We had a quite a chat, but a footballer cannot make a decision as important as this in a flash.  I had to consider not only myself but my wife a Blackburn girl.  I knew that if I was convinced that my future on Merseyside, my wife, loyal Blackburn Rovers fan though she was, would not stand in my way, even though it meant tearing up our roots and starting again.   Mr. Carey would have liked a decision there and then, but I just could not give it to him.  No matter who had been asking Spurs, Arsenal, or Manchester United my reaction would have been just the same.  I simply had to play for time so that whatever decision I made was taken at leisure, with a good chance of being the right one in the end.  When Mr. Carey suggested that I should travel to Liverpool the following day, with my wife, to look at houses which could be made available I saw this as the ideal stone-walling opportunity.  It meant another twenty-four hours, or so to turn the whole thing over in my mind. 
I soon found that the hospitality which is legendary so far as the Everton club are concerned was true.  I could not have failed to be impressed for there was no feeling that they were laying it on specially for me, and painting a picture which might be at danger of fading slightly in later days.  There was a naturalness about everything and we would have been less than human if it had not registered in Everton’s favour.  Mr. Carey sought a decision by the next day and I promised to let him have it.  All the way home we ironed out the points for and against, and again at home there was only one topic of conversation.  I consulted those, I thought I thought to be in the best position to advise me and that same night I made up my mind that it was too great a problem to attempt to resolve so hurriedly.  A few hours in advance of the agreed time I told Mr. Carey that I was going to stay at Blackburn. 
Meantime I resumed playing for Rovers but I could not erase from my mind the events of the past months at Ewood Park.  There was the thrill of the F.A Cup progress and some playing success to tempt me to forget my disappointments, but when, even with the glittering prospects of  Wembley appearance hovering on the horizon I still felt out of my depth at Blackburn.  I knew that if Blackburn were still o a mind to transfer me, I would go.  When I told my wife of my crystallized feeling, she was a real brick.  “Whatever you decide Roy, is all right with me, I will go whenever you feel your future lies,” she said.  That was wonderful support at the time I needed it most.  If she had pleaded with me to stay on at Blackburn, I just don’t know how I would have reacted.  Then there was the haunting thought that there might have been a change of mind on the part of the Rovers.  Perhaps they would no longer desire me to move. 

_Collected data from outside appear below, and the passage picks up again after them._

### src/rtl/mem_addr_decoder.v
// Memory address decoder with AXI4-Lite configuration registers
//
// The AXI4-Lite slave port and the register addresses were decided locally.
`timescale 1ns/1ps
`include "addr_decoder_map.vh"
module mem_addr_decoder
#(
	parameter ADDR_W = 24
)
(
	input wire aclk,
	input wire aresetn,
	input wire ce,
	input wire boot_mode,
	input wire cpu_req,
	input wire [ADDR_W-1:0] cpu_addr,
	input wire cpu_byte,
	output reg [3:0] target_sel,
	output reg target_valid,
	output reg [ADDR_W-1:0] target_addr,
	output reg cpu_ready,
	output reg [15:0] cpu_const_data,
	output reg const_data_valid,
	output reg byte_violation,
	input wire [11:0] s_axi_awaddr,
	input wire s_axi_awvalid,
	output reg s_axi_awready,
	input wire [31:0] s_axi_wdata,
	input wire [3:0] s_axi_wstrb,
	input wire s_axi_wvalid,
	output reg s_axi_wready,
	output reg [1:0] s_axi_bresp,
	output reg s_axi_bvalid,
	input wire s_axi_bready,
	input wire [11:0] s_axi_araddr,
	input wire s_axi_arvalid,
	output reg s_axi_arready,
	output reg [31:0] s_axi_rdata,
	output reg [1:0] s_axi_rresp,
	output reg s_axi_rvalid,
	input wire s_axi_rready
);
	localparam ST_IDLE = 2'h0;
	localparam ST_WAIT = 2'h1;
	localparam ST_DONE = 2'h2;

	reg [15:0] system_config_reg;
	reg [15:0] periph_bus_config_reg;
	reg [15:0] large_ram_base_select;
	reg [15:0] access_count;
	reg boot_latched;
	reg [1:0] state;
	reg [3:0] held_target;
	reg aw_held;
	reg w_held;
	reg [11:0] aw_addr_q;
	reg [31:0] w_data_q;
	reg [3:0] w_strb_q;
	reg [3:0] next_target;
	reg [1:0] next_waits;
	wire global_periph_bus_enable;
	wire small_ext_ram_enable;
	wire large_ext_ram_enable;
	wire first_can_window_enable;
	wire second_can_window_enable;
	wire timer_done;
	wire timer_start;

	assign global_periph_bus_enable = system_config_reg[`SYSCFG_PERIPH_EN_BIT];
	assign small_ext_ram_enable = periph_bus_config_reg[`PBCFG_SMALL_RAM_BIT];
	assign large_ext_ram_enable = periph_bus_config_reg[`PBCFG_LARGE_RAM_BIT];
	assign first_can_window_enable = periph_bus_config_reg[`PBCFG_CAN1_BIT];
	assign second_can_window_enable = periph_bus_config_reg[`PBCFG_CAN2_BIT];

	function in_range;
		input [23:0] a;
		input [23:0] lo;
		input [23:0] hi;
		begin
			in_range = (a >= lo) && (a <= hi);
		end
	endfunction

	// Large RAM base select holds address bits 23:16; 64K region, image every 16K
	function large_hit;
		input [23:0] a;
		input [15:0] base_sel;
		begin
			large_hit = (a[23:16] == base_sel[7:0]) && (a[13] == 1'b0);
		end
	endfunction

	// Priority chain; the first match wins so only one target is ever selected
	always @*
	begin
		next_target = `TGT_EXT;
		next_waits = 2'h0;
		if (boot_latched && in_range(cpu_addr, `FLASH_LOW_BASE, `TEST_FLASH_LAST))
			next_target = `TGT_TEST_FLASH;
		else if (in_range(cpu_addr, `FLASH_LOW_BASE, `FLASH_LOW_LAST)
			|| in_range(cpu_addr, `FLASH_B4_BASE, `FLASH_B4_LAST)
			|| in_range(cpu_addr, `FLASH_B5_BASE, `FLASH_B5_LAST))
			next_target = `TGT_FLASH;
		else if (in_range(cpu_addr, `RSV_FLASH_BASE, `RSV_FLASH_LAST))
			next_target = `TGT_FLASH;
		else if (in_range(cpu_addr, `RSV_IBUS_BASE, `RSV_IBUS_LAST))
			next_target = `TGT_RSV_IBUS;
		else if (in_range(cpu_addr, `DUAL_PORT_INTERNAL_RAM_BASE, `DUAL_PORT_INTERNAL_RAM_LAST))
			next_target = `TGT_DUAL_PORT_INTERNAL_RAM;
		else if (in_range(cpu_addr, `SFR_BASE, `SFR_LAST)
			|| in_range(cpu_addr, `ESFR_BASE, `ESFR_LAST))
			next_target = `TGT_SFR;
		else if (global_periph_bus_enable && first_can_window_enable
			&& in_range(cpu_addr, `CAN1_BASE, `CAN1_LAST))
		begin
			next_target = `TGT_CAN1;
			next_waits = `WAIT_CAN;
		end
		else if (global_periph_bus_enable && second_can_window_enable
			&& in_range(cpu_addr, `CAN2_BASE, `CAN2_LAST))
		begin
			next_target = `TGT_CAN2;
			next_waits = `WAIT_CAN;
		end
		else if (global_periph_bus_enable && small_ext_ram_enable
			&& in_range(cpu_addr, `SMALL_RAM_BASE, `SMALL_RAM_LAST))
		begin
			next_target = `TGT_SMALL_RAM;
			next_waits = `WAIT_EXT_RAM;
		end
		else if (global_periph_bus_enable && large_ext_ram_enable
			&& large_hit(cpu_addr, large_ram_base_select))
		begin
			next_target = `TGT_LARGE_RAM;
			next_waits = `WAIT_EXT_RAM;
		end
	end
	// Disabled small/large RAM ranges fall through to TGT_EXT

	assign timer_start = (state == ST_IDLE) && cpu_req;

	wait_timer u_wait_timer
	(
		.aclk(aclk),
		.aresetn(aresetn),
		.ce(ce),
		.start(timer_start),
		.waits(next_waits),
		.done(timer_done)
	);

	// CPU access sequencing
	always @(posedge aclk)
	begin
		if (!aresetn)
		begin
			state <= ST_IDLE;
			held_target <= `TGT_EXT;
			target_sel <= `TGT_EXT;
			target_valid <= 1'b0;
			target_addr <= {ADDR_W{1'b0}};
			cpu_ready <= 1'b0;
			cpu_const_data <= 16'h0000;
			const_data_valid <= 1'b0;
			byte_violation <= 1'b0;
			access_count <= 16'h0000;
			boot_latched <= 1'b0;
		end
		else if (ce)
		begin
			cpu_ready <= 1'b0;
			const_data_valid <= 1'b0;
			boot_latched <= boot_mode;
			case (state)
				ST_IDLE:
				begin
					if (cpu_req)
					begin
						held_target <= next_target;
						target_sel <= next_target;
						target_valid <= 1'b1;
						target_addr <= cpu_addr;
						// Byte access is legal everywhere except CAN windows
						if (cpu_byte && (next_target == `TGT_CAN1
							|| next_target == `TGT_CAN2))
							byte_violation <= 1'b1;
						state <= ST_WAIT;
					end
				end
				ST_WAIT:
				begin
					if (timer_done)
					begin
						cpu_ready <= 1'b1;
						target_valid <= 1'b0;
						if (held_target == `TGT_RSV_IBUS)
						begin
							cpu_const_data <= `RSV_IBUS_VALUE;
							const_data_valid <= 1'b1;
						end
						access_count <= access_count + 16'h0001;
						state <= ST_DONE;
					end
				end
				ST_DONE:
					state <= ST_IDLE;
				default:
					state <= ST_IDLE;
			endcase
		end
	end
	// Bit addressing never reaches extension RAM; no bit port exists

	// AXI4-Lite write path; address and data may arrive in either order
	always @(posedge aclk)
	begin
		if (!aresetn)
		begin
			s_axi_awready <= 1'b0;
			s_axi_wready <= 1'b0;
			s_axi_bvalid <= 1'b0;
			s_axi_bresp <= 2'h0;
			aw_held <= 1'b0;
			w_held <= 1'b0;
			aw_addr_q <= 12'h000;
			w_data_q <= 32'h00000000;
			w_strb_q <= 4'h0;
			system_config_reg <= `RST_SYSTEM_CONFIG;
			periph_bus_config_reg <= `RST_PERIPH_BUS_CONFIG;
			large_ram_base_select <= `RST_LARGE_RAM_BASE;
		end
		else if (ce)
		begin
			s_axi_awready <= !aw_held && !s_axi_awready && s_axi_awvalid && !s_axi_bvalid;
			s_axi_wready <= !w_held && !s_axi_wready && s_axi_wvalid && !s_axi_bvalid;
			if (s_axi_awvalid && s_axi_awready)
			begin
				aw_held <= 1'b1;
				aw_addr_q <= s_axi_awaddr;
			end
			if (s_axi_wvalid && s_axi_wready)
			begin
				w_held <= 1'b1;
				w_data_q <= s_axi_wdata;
				w_strb_q <= s_axi_wstrb;
			end
			if (aw_held && w_held && !s_axi_bvalid)
			begin
				aw_held <= 1'b0;
				w_held <= 1'b0;
				s_axi_bvalid <= 1'b1;
				s_axi_bresp <= 2'h0;
				case (aw_addr_q)
					`REG_SYSTEM_CONFIG:
					begin
						if (w_strb_q[0])
							system_config_reg[7:0] <= w_data_q[7:0];
						if (w_strb_q[1])
							system_config_reg[15:8] <= w_data_q[15:8];
					end
					`REG_PERIPH_BUS_CONFIG:
					begin
						if (w_strb_q[0])
							periph_bus_config_reg[7:0] <= w_data_q[7:0];
						if (w_strb_q[1])
							periph_bus_config_reg[15:8] <= w_data_q[15:8];
					end
					`REG_LARGE_RAM_BASE:
					begin
						if (w_strb_q[0])
							large_ram_base_select[7:0] <= w_data_q[7:0];
						if (w_strb_q[1])
							large_ram_base_select[15:8] <= w_data_q[15:8];
					end
					`REG_MODE, `REG_STATUS, `REG_ACCESS_COUNT:
						s_axi_bresp <= 2'h0;
					default:
						s_axi_bresp <= 2'h2;
				endcase
			end
			else if (s_axi_bvalid && s_axi_bready)
				s_axi_bvalid <= 1'b0;
		end
	end

	// AXI4-Lite read path
	always @(posedge aclk)
	begin
		if (!aresetn)
		begin
			s_axi_arready <= 1'b0;
			s_axi_rvalid <= 1'b0;
			s_axi_rdata <= 32'h00000000;
			s_axi_rresp <= 2'h0;
		end
		else if (ce)
		begin
			s_axi_arready <= !s_axi_arready && s_axi_arvalid && !s_axi_rvalid;
			if (s_axi_arvalid && s_axi_arready)
			begin
				s_axi_rvalid <= 1'b1;
				s_axi_rresp <= 2'h0;
				case (s_axi_araddr)
					`REG_SYSTEM_CONFIG:
						s_axi_rdata <= {16'h0000, system_config_reg};
					`REG_PERIPH_BUS_CONFIG:
						s_axi_rdata <= {16'h0000, periph_bus_config_reg};
					`REG_LARGE_RAM_BASE:
						s_axi_rdata <= {16'h0000, large_ram_base_select};
					`REG_MODE:
						s_axi_rdata <= {31'h00000000, boot_latched};
					`REG_STATUS:
						s_axi_rdata <= {24'h000000, byte_violation, state, target_valid,
							held_target};
					`REG_ACCESS_COUNT:
						s_axi_rdata <= {16'h0000, access_count};
					default:
					begin
						s_axi_rdata <= 32'h00000000;
						s_axi_rresp <= 2'h2;
					end
				endcase
			end
			else if (s_axi_rvalid && s_axi_rready)
				s_axi_rvalid <= 1'b0;
		end
	end
endmodule // mem_addr_decoder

Off I went to see the club chairman, Mr. N. Forbes, a gentleman for whom I had the greatest possible respect.  I spoke bluntly and said that if they still wanted to be rid of me, I was prepared to go, always providing that the Everton interest was maintained.  Call it conceit if you like, but I got the impression that so far as Mr. Forbes was concerned he would rather I stayed at Blackburn.  However, he promised to put the new situation to his board and give me a speed answer.  My week’s suspension had just ended and every passing minute confirmed my opinion that the call of Everton was too great to resist.  Even friends who pointed to Everton’s position in the League table and suggested that I might be flinging myself into Second Division football by next season, failed to damp my spirits.  The decision –which had proved so difficult to reach was now standing out like a beacon light as being the only one possible.  Last lingering doubts had been shattered and I think I would have been greatly shocked if Blackburn had made an about turn.  I had reached the stage at which I could not get away fast enough.  To my great relief Blackburn said I could go and Mr. Carey was still willing to take me. 

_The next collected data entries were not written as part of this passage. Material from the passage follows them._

--- src/rtl/hosc_map.vh ---
`ifndef HOSC_MAP_VH
`define HOSC_MAP_VH
// Register map
`define HOSC_ADDR_W          28
`define HOSC_STAB_SEL_ADDR   28'hffff6c0
`define HOSC_STAB_SEL_RST    8'h06
`define HOSC_CODE_MSB        2
`define HOSC_CODE_BAD        3'h7
`define HOSC_CODE_MAX        3'h6
`define HOSC_EXP_BASE        10
// Counter
`define HOSC_CNT_W           17
`define HOSC_CNT_ONE         17'h00001
`define HOSC_CNT_ZERO        17'h00000
// Modes
`define HOSC_MODE_NORMAL     2'h0
`define HOSC_MODE_STOP       2'h1
`define HOSC_MODE_DEEP_IDLE_MODE      2'h2
`endif

--- src/rtl/hosc_wait_cnt.v ---
`timescale 1ns/1ps
`default_nettype none
`include "hosc_map.vh"
// Binary wait counter: done after 2^(10+code) clocks with run set since start; code 7 counts as code 6
module hosc_wait_cnt (
  // Clock and reset
  input  wire       clk,
  input  wire       rst,
  // Control
  input  wire       start,
  input  wire       run,
  input  wire [2:0] code,
  // Status
  output reg        done_q
);
  reg  [`HOSC_CNT_W-1:0] cnt_q;
  wire [`HOSC_CNT_W-1:0] limit;
  // Code 7 is prohibited; it is clamped to the longest legal wait
  wire [2:0]             code_eff;
  assign code_eff = (code == `HOSC_CODE_BAD) ? `HOSC_CODE_MAX : code;
  assign limit    = `HOSC_CNT_ONE << (code_eff + `HOSC_EXP_BASE);
  always @(posedge clk or posedge rst) begin
    if (rst) begin
      cnt_q  <= `HOSC_CNT_ZERO;
      done_q <= 1'b0;
    end else if (start) begin
      cnt_q  <= `HOSC_CNT_ZERO;
      done_q <= 1'b0;
    end else if (run && !done_q) begin
      cnt_q <= cnt_q + `HOSC_CNT_ONE;
      if (cnt_q + `HOSC_CNT_ONE == limit) begin
        done_q <= 1'b1;
      end
    end
  end
endmodule // hosc_wait_cnt
`default_nettype wire

--- src/rtl/hosc_top.v ---
// Local design decision: the strobed register port.
`timescale 1ns/1ps
`default_nettype none
`include "hosc_map.vh"
// Summary of operation
// - Select register resets to 06h, longest legal wait.
// - Select register is accessed as a whole byte only.
// - Code n selects 2^(10+n) main clocks; code 7 prohibited.
// - Stop release wait counts only once oscillation has started.
// - After reset release wait 2^16 clocks before using the clock.
// - Halt instruction in normal mode enters CPU halt.
// - In halt only the CPU clock is gated; oscillator and peripherals run.
// - Halt stops execution; RAM kept; independent peripherals keep running.
// - Halt with pending unmasked request enters then leaves at once.
// - Nmi pin, watchdog nmi, unmasked irqs and resets release halt.
// - After halt release the device returns to normal mode.
// - Any nmi or unmasked request releases halt regardless of priority.
// - Lower priority request releases halt, is not acknowledged, stays pending.
// - Higher priority or nmi request releases halt and is acknowledged.
// - Nmi release branches to handler whether irqs enabled or not.
// - Maskable release with irqs disabled runs next instruction.
// - Reset release of halt runs the ordinary reset sequence.
// - Standby release masks have no effect on halt release.
module hosc_top (
  // Clock and reset
  input  wire                    clk,
  input  wire                    rst,
  // Register port
  input  wire [`HOSC_ADDR_W-1:0] reg_addr,
  input  wire [7:0]              reg_wdata,
  input  wire                    reg_wr,
  input  wire                    reg_rd,
  output reg  [7:0]              reg_rdata_q,
  // CPU core
  input  wire                    halt_exec,
  input  wire                    irq_globally_enabled,
  input  wire                    in_isr,
  // Release sources
  input  wire                    nmi_pin,
  input  wire                    watchdog_nonmaskable_irq,
  input  wire                    maskable_irq_pending,
  input  wire                    maskable_irq_higher_prio,
  // Standby control from power save logic
  input  wire [1:0]              standby_mode_req,
  input  wire                    standby_release,
  input  wire                    osc_started,
  input  wire                    wdt_wake_mask,
  input  wire                    pin_nmi_wake_mask,
  input  wire                    maskable_wake_mask,
  // Clock gates and status
  output reg                     cpu_clk_en_q,
  output reg                     sys_clk_en_q,
  output reg                     osc_en_q,
  output reg                     halted_q,
  output reg                     irq_ack_q,
  output reg                     branch_handler_q,
  output reg                     wait_busy_q
);
  // --------------------------------------------------------------
  // State encoding
  // --------------------------------------------------------------
  localparam [4:0] ST_RSTWAIT = 5'h01;
  localparam [4:0] ST_NORMAL  = 5'h02;
  localparam [4:0] ST_HALT    = 5'h04;
  localparam [4:0] ST_STOP    = 5'h08;
  localparam [4:0] ST_WAIT    = 5'h10;

  // Only bits 2..0 exist; upper bits read zero
  function sel_hit;
    input [`HOSC_ADDR_W-1:0] a;
    begin
      sel_hit = (a == `HOSC_STAB_SEL_ADDR);
    end
  endfunction

  // Deep idle shares the stop path: the clock restarts and the wait runs
  // again, trading a little wake latency for one common sequence
  function standby_req;
    input [1:0] m;
    begin
      standby_req = (m == `HOSC_MODE_STOP) || (m == `HOSC_MODE_DEEP_IDLE_MODE);
    end
  endfunction

  reg  [4:0] state_q;
  reg  [4:0] state_d;
  reg  [2:0] code_q;
  reg  [7:0] rdata_d;
  reg        wait_start;
  reg        wait_run;
  wire       wait_done;
  wire       nmi_any;
  wire       halt_wake;

  // Named wait-code bits of the select register
  wire       wait_code_bit2;
  wire       wait_code_bit1;
  wire       wait_code_bit0;
  assign wait_code_bit2 = code_q[2];
  assign wait_code_bit1 = code_q[1];
  assign wait_code_bit0 = code_q[0];

  // --------------------------------------------------------------
  // Register port
  // --------------------------------------------------------------
  localparam [7:0] STAB_SEL_RST = `HOSC_STAB_SEL_RST;

  // Whole-byte writes only; upper bits are dropped, software keeps them zero
  always @(posedge clk or posedge rst) begin
    if (rst) begin
      code_q <= STAB_SEL_RST[`HOSC_CODE_MSB:0];
    end else if (reg_wr && sel_hit(reg_addr)) begin
      code_q <= reg_wdata[`HOSC_CODE_MSB:0];
    end
  end

  // Read data: the code sits in the low bits, upper bits read zero
  always @* begin
    rdata_d = 8'h00;
    if (reg_rd && sel_hit(reg_addr)) begin
      rdata_d = {5'h00, code_q};
    end
  end

  always @(posedge clk or posedge rst) begin
    if (rst) begin
      reg_rdata_q <= 8'h00;
    end else begin
      reg_rdata_q <= rdata_d;
    end
  end

  // --------------------------------------------------------------
  // Halt release decode
  // --------------------------------------------------------------
  // Standby masks are deliberately not used here
  assign nmi_any   = nmi_pin | watchdog_nonmaskable_irq;
  assign halt_wake = nmi_any | maskable_irq_pending;

  // Wake masks belong to the deeper standby modes only
  wire unused_masks = wdt_wake_mask | pin_nmi_wake_mask | maskable_wake_mask;

  // --------------------------------------------------------------
  // Sequencer
  // --------------------------------------------------------------
  always @* begin
    state_d    = state_q;
    wait_start = 1'b0;
    wait_run   = 1'b0;
    case (state_q)
      ST_RSTWAIT: begin
        wait_run = 1'b1;
        if (wait_done) begin
          state_d = ST_NORMAL;
        end
      end
      ST_NORMAL: begin
        if (halt_exec) begin
          state_d = ST_HALT;
        end else if (standby_req(standby_mode_req)) begin
          state_d = ST_STOP;
        end
      end
      ST_HALT: begin
        // A request already pending leaves on the next edge
        if (halt_wake) begin
          state_d = ST_NORMAL;
        end
      end
      ST_STOP: begin
        if (standby_release) begin
          wait_start = 1'b1;
          state_d    = ST_WAIT;
        end
      end
      ST_WAIT: begin
        // Start-up before oscillation is not counted
        wait_run = osc_started;
        if (wait_done) begin
          state_d = ST_NORMAL;
        end
      end
      default: begin
        state_d = ST_RSTWAIT;
      end
    endcase
  end

  // --------------------------------------------------------------
  // Output decode helpers
  // --------------------------------------------------------------
  // The CPU clock runs only in normal operation
  function cpu_runs;
    input [4:0] s;
    begin
      cpu_runs = (s == ST_NORMAL);
    end
  endfunction

  // Peripherals keep their clock in normal operation and in halt
  function periph_runs;
    input [4:0] s;
    begin
      periph_runs = (s == ST_NORMAL) || (s == ST_HALT);
    end
  endfunction

  // The oscillator is parked only in the stop state, until standby release
  function osc_runs;
    input [4:0] s;
    begin
      osc_runs = (s != ST_STOP);
    end
  endfunction

  // Both the reset wait and the release wait keep the clocks shut
  function in_wait;
    input [4:0] s;
    begin
      in_wait = (s == ST_RSTWAIT) || (s == ST_WAIT);
    end
  endfunction

  // --------------------------------------------------------------
  // Wake classification
  // --------------------------------------------------------------
  reg ack_d;
  reg branch_d;

  // A maskable request is taken only with irqs enabled and, inside a
  // service routine, only when it outranks the routine's own level.
  // A lower request still wakes the core but stays pending.
  always @* begin
    ack_d    = 1'b0;
    branch_d = 1'b0;
    if (state_q == ST_HALT && halt_wake) begin
      if (nmi_any) begin
        ack_d    = 1'b1;
        branch_d = 1'b1;
      end else if (irq_globally_enabled && (!in_isr || maskable_irq_higher_prio)) begin
        ack_d    = 1'b1;
        branch_d = 1'b1;
      end else begin
        ack_d    = 1'b0;
        branch_d = 1'b0;
      end
    end
  end

  // --------------------------------------------------------------
  // State register
  // --------------------------------------------------------------
  // Reset release of halt is simply the asynchronous reset path
  always @(posedge clk or posedge rst) begin
    if (rst) begin
      state_q <= ST_RSTWAIT;
    end else begin
      state_q <= state_d;
    end
  end

  // --------------------------------------------------------------
  // Clock gates
  // --------------------------------------------------------------
  // Gates are registered from the next state so they switch with it
  always @(posedge clk or posedge rst) begin
    if (rst) begin
      cpu_clk_en_q <= 1'b0;
    end else begin
      cpu_clk_en_q <= cpu_runs(state_d);
    end
  end

  // CPU clock gated in halt; peripherals keep their clock
  always @(posedge clk or posedge rst) begin
    if (rst) begin
      sys_clk_en_q <= 1'b0;
    end else begin
      sys_clk_en_q <= periph_runs(state_d);
    end
  end

  // Standby masks never hold the oscillator; only the stop state parks it
  always @(posedge clk or posedge rst) begin
    if (rst) begin
      osc_en_q <= 1'b1;
    end else begin
      osc_en_q <= osc_runs(state_d);
    end
  end

  // --------------------------------------------------------------
  // Status flags
  // --------------------------------------------------------------
  // Halted follows the next state so it rises on the entry edge
  always @(posedge clk or posedge rst) begin
    if (rst) begin
      halted_q <= 1'b0;
    end else begin
      halted_q <= (state_d == ST_HALT);
    end
  end

  // Busy spans both the reset wait and the release wait
  always @(posedge clk or posedge rst) begin
    if (rst) begin
      wait_busy_q <= 1'b1;
    end else begin
      wait_busy_q <= in_wait(state_d);
    end
  end

  // Ack and branch are one-cycle pulses on the halt exit edge
  always @(posedge clk or posedge rst) begin
    if (rst) begin
      irq_ack_q <= 1'b0;
    end else begin
      irq_ack_q <= ack_d;
    end
  end

  always @(posedge clk or posedge rst) begin
    if (rst) begin
      branch_handler_q <= 1'b0;
    end else begin
      branch_handler_q <= branch_d;
    end
  end

  // --------------------------------------------------------------
  // Wait counter
  // --------------------------------------------------------------
  hosc_wait_cnt u_wait (
    .clk    (clk),
    .rst    (rst),
    .start  (wait_start),
    .run    (wait_run),
    .code   ({wait_code_bit2, wait_code_bit1, wait_code_bit0}),
    .done_q (wait_done)
  );
endmodule // hosc_top
`default_nettype wire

On the Wednesday of that week I went along to Tarleton with the secretary and chairman and met Mr. Carey, who had Eddie Thomas of Everton with him.  When we parted company, I was an Everton player and Eddie Thomas belonged to Blackburn.  We shook hands, wished each other luck and started out on a new chapter in our lives. 
Next week I will tell you of my early days in North Wales football, my introduction to Blackburn Rovers and now I came to meet and admire my new boss-Mr. John Carey. 

Friday, March 4, 1960. The Liverpool Daily Post
By Horace Yates
Jim Gabriel, Everton’s £30,000 signing from Dundee, steps out with his new colleagues at West Ham tomorrow at a time when his club, at this advanced stage of the season are still seeking their first away victory.  This was the position also experienced by Mick Lill on his debut at Highbury on February 20 and he failed to prove the lucky mascot.  Will things work out differently for Gabriel?  I think they might, for while luck undoubtedly plays it parts in football results performances generally have to be earned.  Everton today are better placed to make things come right than they have been for several years.  If we could probe the innermost thoughts of manager John Carey, we might find that he would still like to make at least one other signing before putting away his pen and cheque book, but for all that to the average viewer his team now looks good enough to start a steep climb not only to safety but to respectability.  Mr. Carey will not decide until today who goes out to make way for Gabriel,  I do not pretend to have the highest idea as to what his decision will be, but Brian Harris would get my vote in preference to Mick Meagan if only because he gives the impression of greater strength and determination in his work.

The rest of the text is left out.